=== Data under study ===

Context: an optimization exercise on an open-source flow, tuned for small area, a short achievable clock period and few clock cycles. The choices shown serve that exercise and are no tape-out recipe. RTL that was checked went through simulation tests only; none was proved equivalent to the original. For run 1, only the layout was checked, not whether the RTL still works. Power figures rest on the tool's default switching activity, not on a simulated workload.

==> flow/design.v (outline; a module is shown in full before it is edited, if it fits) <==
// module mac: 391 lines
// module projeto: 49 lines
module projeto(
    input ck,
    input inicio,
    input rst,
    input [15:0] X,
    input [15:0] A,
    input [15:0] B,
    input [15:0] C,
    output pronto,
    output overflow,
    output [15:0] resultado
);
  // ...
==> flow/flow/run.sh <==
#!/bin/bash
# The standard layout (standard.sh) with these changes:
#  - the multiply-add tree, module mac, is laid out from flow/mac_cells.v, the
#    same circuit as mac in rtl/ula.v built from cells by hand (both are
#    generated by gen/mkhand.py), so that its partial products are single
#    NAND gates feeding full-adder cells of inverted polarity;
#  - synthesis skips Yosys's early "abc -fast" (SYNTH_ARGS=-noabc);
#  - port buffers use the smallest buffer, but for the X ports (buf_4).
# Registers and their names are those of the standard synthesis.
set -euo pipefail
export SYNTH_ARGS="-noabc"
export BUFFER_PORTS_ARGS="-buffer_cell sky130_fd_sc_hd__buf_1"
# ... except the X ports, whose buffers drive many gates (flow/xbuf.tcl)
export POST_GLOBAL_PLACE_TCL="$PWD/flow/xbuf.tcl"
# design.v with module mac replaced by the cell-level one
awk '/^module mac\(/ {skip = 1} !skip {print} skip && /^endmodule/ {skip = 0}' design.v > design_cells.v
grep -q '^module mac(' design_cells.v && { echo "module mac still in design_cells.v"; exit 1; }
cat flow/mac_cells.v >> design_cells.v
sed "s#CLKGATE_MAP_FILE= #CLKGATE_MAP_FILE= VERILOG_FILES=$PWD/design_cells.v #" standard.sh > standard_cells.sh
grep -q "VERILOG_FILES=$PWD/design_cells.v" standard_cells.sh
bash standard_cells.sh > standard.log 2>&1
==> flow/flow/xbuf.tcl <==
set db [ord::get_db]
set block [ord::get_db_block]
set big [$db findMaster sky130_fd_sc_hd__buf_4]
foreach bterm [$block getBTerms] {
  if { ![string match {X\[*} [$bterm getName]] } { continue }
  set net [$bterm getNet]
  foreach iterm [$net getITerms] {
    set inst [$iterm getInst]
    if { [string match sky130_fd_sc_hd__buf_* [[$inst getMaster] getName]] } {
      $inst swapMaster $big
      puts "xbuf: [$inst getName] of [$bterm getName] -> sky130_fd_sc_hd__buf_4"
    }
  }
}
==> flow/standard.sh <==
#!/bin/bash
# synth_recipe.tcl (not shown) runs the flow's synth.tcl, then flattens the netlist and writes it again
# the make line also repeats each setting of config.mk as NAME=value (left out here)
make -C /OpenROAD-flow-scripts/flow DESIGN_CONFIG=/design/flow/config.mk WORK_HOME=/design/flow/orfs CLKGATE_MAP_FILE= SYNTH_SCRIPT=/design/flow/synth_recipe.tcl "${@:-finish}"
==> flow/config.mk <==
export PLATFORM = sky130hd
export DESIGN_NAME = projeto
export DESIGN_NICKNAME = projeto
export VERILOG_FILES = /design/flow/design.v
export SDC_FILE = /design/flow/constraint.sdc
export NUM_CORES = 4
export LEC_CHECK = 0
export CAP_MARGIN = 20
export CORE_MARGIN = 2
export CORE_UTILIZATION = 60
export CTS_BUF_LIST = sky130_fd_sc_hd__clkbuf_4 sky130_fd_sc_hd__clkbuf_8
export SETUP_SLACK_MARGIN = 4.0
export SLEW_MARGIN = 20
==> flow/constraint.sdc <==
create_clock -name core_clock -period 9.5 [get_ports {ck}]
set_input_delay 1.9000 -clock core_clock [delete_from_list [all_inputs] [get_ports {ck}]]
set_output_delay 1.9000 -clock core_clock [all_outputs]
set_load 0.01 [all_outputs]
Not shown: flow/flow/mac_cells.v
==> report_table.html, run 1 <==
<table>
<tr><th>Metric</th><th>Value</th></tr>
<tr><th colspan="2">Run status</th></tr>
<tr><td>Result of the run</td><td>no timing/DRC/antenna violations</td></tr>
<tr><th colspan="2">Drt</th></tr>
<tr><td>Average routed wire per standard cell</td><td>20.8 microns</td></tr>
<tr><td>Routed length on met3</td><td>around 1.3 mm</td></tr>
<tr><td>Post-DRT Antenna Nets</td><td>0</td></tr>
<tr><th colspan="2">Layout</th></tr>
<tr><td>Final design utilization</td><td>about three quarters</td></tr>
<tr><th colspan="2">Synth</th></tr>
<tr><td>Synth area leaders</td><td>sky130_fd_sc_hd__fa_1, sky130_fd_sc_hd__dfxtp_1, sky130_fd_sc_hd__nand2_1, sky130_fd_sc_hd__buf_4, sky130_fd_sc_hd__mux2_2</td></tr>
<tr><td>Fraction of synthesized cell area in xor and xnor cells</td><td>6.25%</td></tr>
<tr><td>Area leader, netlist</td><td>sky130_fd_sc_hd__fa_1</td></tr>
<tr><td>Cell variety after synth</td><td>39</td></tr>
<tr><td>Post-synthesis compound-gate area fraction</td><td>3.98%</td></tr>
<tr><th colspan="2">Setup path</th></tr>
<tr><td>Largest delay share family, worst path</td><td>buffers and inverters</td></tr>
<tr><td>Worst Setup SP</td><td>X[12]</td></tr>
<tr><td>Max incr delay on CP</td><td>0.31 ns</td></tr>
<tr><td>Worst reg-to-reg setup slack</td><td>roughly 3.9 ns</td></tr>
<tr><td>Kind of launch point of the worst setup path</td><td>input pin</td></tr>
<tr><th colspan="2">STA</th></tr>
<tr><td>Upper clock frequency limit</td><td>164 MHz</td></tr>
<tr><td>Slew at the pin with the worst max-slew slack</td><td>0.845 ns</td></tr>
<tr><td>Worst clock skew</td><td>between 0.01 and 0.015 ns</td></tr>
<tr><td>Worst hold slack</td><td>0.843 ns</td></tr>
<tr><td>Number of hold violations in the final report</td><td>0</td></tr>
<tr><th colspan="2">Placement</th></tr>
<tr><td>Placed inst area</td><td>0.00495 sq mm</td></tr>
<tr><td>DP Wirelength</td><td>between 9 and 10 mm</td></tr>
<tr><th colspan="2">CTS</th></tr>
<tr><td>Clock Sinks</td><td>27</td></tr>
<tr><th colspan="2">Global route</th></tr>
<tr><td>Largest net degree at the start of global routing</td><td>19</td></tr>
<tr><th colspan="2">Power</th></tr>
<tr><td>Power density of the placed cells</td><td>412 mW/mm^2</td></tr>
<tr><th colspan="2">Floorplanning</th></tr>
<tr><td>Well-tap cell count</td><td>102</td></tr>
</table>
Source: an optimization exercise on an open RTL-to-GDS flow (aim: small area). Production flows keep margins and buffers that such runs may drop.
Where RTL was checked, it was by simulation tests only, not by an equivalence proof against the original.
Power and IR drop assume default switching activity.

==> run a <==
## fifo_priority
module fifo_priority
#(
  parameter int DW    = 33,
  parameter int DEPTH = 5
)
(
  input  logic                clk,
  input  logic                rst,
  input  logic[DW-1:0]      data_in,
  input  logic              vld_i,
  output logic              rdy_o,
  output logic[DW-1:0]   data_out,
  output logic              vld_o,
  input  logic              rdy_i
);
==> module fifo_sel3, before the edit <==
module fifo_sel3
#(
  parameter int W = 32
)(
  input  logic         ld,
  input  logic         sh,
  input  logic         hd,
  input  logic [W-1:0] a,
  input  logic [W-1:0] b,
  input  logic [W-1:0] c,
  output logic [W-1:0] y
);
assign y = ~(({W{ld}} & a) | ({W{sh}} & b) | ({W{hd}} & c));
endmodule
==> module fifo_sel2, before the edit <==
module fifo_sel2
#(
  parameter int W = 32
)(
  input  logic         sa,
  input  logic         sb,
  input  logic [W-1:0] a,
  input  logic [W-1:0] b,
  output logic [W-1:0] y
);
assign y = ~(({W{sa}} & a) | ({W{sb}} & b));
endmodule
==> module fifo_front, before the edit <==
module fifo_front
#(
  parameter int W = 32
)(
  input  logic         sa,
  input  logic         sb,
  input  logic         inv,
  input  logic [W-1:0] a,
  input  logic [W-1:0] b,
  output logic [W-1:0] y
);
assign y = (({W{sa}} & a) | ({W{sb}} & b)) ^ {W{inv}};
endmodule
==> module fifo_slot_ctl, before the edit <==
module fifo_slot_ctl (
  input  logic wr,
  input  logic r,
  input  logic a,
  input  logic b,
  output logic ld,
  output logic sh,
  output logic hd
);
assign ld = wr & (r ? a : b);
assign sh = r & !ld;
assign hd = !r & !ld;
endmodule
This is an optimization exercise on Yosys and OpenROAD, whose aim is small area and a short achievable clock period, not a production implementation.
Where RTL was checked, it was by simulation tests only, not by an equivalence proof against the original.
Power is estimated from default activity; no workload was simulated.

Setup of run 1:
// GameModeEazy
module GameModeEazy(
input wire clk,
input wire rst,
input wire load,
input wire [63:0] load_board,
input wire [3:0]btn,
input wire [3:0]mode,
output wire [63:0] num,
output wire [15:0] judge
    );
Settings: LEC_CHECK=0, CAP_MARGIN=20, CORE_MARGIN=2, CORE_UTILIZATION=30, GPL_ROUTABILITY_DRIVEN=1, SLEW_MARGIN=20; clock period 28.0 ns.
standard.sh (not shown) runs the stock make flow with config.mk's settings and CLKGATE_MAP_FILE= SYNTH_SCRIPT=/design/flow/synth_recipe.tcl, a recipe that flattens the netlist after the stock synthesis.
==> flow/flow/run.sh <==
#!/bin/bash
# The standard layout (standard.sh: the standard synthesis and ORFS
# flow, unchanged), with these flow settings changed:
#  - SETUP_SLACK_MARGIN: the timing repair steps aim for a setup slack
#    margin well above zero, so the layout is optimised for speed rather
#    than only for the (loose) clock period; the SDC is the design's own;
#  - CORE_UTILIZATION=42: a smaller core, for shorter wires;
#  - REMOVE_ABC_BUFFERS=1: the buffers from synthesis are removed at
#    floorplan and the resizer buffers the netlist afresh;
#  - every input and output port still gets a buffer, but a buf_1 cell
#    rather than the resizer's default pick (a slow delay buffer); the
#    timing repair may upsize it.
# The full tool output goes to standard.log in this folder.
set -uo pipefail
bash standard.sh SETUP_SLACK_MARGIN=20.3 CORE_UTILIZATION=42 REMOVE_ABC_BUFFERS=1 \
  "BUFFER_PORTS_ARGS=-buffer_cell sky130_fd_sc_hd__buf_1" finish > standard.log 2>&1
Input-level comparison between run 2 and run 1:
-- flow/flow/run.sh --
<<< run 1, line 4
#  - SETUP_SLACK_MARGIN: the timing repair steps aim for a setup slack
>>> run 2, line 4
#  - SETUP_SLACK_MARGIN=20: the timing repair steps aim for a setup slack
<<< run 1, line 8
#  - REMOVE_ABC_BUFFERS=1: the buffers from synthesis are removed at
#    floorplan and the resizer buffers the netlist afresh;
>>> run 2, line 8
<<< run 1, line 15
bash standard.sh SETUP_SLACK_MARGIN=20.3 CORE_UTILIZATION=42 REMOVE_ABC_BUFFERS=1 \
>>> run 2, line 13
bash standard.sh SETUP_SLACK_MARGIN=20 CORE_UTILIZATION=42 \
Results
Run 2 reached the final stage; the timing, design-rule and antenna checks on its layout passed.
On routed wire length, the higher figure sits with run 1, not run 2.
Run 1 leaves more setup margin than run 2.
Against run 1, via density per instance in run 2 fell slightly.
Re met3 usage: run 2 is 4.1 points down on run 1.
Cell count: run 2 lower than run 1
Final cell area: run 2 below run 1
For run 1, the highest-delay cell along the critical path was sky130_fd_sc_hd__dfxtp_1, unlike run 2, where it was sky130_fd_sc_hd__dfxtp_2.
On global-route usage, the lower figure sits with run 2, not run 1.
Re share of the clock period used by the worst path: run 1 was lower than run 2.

===

▸ **What needs to be done**: The lines above starting at the one that contains "<tr><td>Well-tap cell count</td><td>102</td></tr>" and ending at the one that contains "Source: an optimization" must be transcribed exactly, and no other lines may appear.

▸ **Your response**:
<tr><td>Well-tap cell count</td><td>102</td></tr>
</table>
Source: an optimization exercise on an open RTL-to-GDS flow (aim: small area). Production flows keep margins and buffers that such runs may drop.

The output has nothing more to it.